图2为不同浓度啶虫脒时传感器的DPV及线性拟合曲线
其中,1-7分别代表啶虫脒的浓度为:10-7,10-8,10-9,10-10,10-11,10-12,10-13 mol/L。
具体实施方式
为了更好地理解本发明,下面用具体实例来详细说明本发明的技术方案,但是本发明并不局限于此。
实施例1 SiO2纳米球的乙醇分散液制备方法
(1)在250 mL锥形瓶中依次加入16.25 mL ETOH(无水乙醇)和24.75 mL超纯水后在1000 rpm磁力下搅拌混匀。然后加入10 mL NH3·H2O,用封口膜封闭后在磁力搅拌器上继续高速搅拌均匀。此为A溶液;
(2)在100 mL 三口烧瓶中依次加入45.5 mL ETOH和4.5 mL TEOS(硅酸四乙酯),然后在磁力搅拌器上高速搅拌均匀。此为B溶液;
(3)将B溶液快速倒入A溶液中,在1000 rpm 高速搅拌下搅拌30 s 后调节转速为400 rpm 后用封口膜封口,并持续搅拌反应2 h。
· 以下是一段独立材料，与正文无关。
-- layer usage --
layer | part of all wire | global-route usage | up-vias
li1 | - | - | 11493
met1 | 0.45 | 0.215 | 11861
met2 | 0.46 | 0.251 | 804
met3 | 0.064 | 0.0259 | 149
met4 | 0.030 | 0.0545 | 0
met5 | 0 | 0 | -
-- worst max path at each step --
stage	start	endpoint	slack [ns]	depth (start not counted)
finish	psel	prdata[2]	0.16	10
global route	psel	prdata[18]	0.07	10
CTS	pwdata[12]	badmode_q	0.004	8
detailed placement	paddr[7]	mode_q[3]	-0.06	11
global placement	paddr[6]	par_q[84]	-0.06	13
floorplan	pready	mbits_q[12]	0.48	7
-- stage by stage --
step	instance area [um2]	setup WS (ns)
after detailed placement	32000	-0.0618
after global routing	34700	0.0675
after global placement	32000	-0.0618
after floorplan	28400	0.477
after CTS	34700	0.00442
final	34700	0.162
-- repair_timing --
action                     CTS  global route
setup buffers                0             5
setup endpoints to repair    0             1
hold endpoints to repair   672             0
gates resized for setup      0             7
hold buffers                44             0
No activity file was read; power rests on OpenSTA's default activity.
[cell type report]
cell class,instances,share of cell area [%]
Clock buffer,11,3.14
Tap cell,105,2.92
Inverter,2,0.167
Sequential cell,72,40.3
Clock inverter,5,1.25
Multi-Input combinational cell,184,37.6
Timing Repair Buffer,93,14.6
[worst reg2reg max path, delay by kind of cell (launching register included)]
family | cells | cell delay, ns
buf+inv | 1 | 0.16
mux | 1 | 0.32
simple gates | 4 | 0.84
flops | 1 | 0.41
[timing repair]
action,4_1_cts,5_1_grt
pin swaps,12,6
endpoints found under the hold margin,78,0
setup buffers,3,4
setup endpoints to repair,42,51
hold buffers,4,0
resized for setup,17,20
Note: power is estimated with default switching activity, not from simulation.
--- config.mk ---
export PLATFORM = sky130hd
export DESIGN_NAME = rtcu_ctrl
export DESIGN_NICKNAME = d
export VERILOG_FILES = /design/src/design/rtcu_pkg.sv /design/src/design/rtcu_ctrl.sv
export SDC_FILE = /design/constraint.sdc
export NUM_CORES = 1
export LEC_CHECK = 0
export CAP_MARGIN = 5
export CORE_MARGIN = 2
export CORE_UTILIZATION = 44
export CTS_CLUSTER_DIAMETER = 120
export DETAILED_ROUTE_END_ITERATION = 6
export DONT_BUFFER_PORTS = 1
export GPL_TIMING_DRIVEN = 0
export HOLD_SLACK_MARGIN = 0.03
export SLEW_MARGIN = 5
export SYNTH_ARGS = -nofsm -noshare
export SYNTH_HDL_FRONTEND = slang
export SYNTH_SLANG_ARGS = --single-unit
export TNS_END_PERCENT = 1
--- constraint.sdc ---
create_clock -name clk_i -period 12.6 [get_ports clk_i]
set_input_delay 2.52 -clock clk_i [delete_from_list [all_inputs] [get_ports clk_i]]
set_output_delay 2.52 -clock clk_i [all_outputs]
set_load 0.02 [all_outputs]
将反应后的溶液用ETOH离心洗涤3至5次后超声分散至40 mL乙醇中,备用。
实施例2壳聚糖-二氧化硅-氧化石墨烯CS-SiO2-rGO复合液制备方法
将5 mLSiO2纳米球的乙醇分散液加入5 mL、1%(g/mL)的壳聚糖溶液中,再加25 mL0.1 M的HCl 溶液,搅拌10 h,得CS-SiO2复合液;取10 mLCS-SiO2复合液加入到10 mL、5mg/mL的氧化石墨烯GO溶液中,搅拌1 h后置于超声分散30 min,然后继续搅拌72 h,得到CS-SiO2-rGO复合液。
实施例3 三维多孔修饰电极原位制备方法
将处理好的玻碳电极浸入壳聚糖-二氧化硅-氧化石墨烯CS-SiO2-rGO复合液中,在-1.2V下,恒电沉积20min;取出电极,以水清洗;然后置于2 mol/L NaOH溶液中,浸泡4min;最后将电极取出清洗;原位制得了三维多孔电极3D-CS-rGO/GCE。
实施例4 无标记电化学适配体传感器制备方法
(1)将制备好的3D-CS-rGO/GCE浸入0.25mM的氯金酸溶液中,在0.0V下恒电位沉积5 min,制得纳米金多孔电极Au/3D-CS-rGO/GCE;
(2)将8μL、1.0μM的啶虫脒适配体Apt滴涂到上述电极表面,在4℃下孵化2 h,得Apt/Au/3D-CS/rGO/GCE;
(3)Apt/Au/3D-CS/rGO/GCE以6-巯基己醇封闭非特异性结合位点后,滴涂8μL、1.0μM的DNA链S1,37℃下孵化1 h;继续滴涂8μL、1.0μM的DNA链S2,37℃下孵化1 h后用高纯水清洗,得S2/S1/Apt/Au/3D-CS-rGO/GCE,清洗备用。
实施例5 检测啶虫脒的方法
(1)在S2/S1/Apt/Au/3D-CS-rGO/GCE表面,滴加不同浓度的啶虫脒标准溶液5μL,37°C下孵化60 min后以水清洗;
(2)继续在电极表面滴加10mM的钼酸钠溶液5μL,常温静置20 min;
(3)将上述制得的电极浸入0.5M的硫酸溶液,在0.0 ~ 0.5 V电位区间,利用示差脉冲伏安法(DPV),测量0.22V处的伏安峰峰电流;绘制工作曲线;同时测定传感器线性范围和检测限;结果表明,峰电流与啶虫脒浓度的对数呈负相关,线性方程为:Ip(μA)= -21.86-3.45 lgc (mol/L),r=0.986,线性范围为1.0×10-13 ~ 1.0×10-7M,检测限为71.2 fM.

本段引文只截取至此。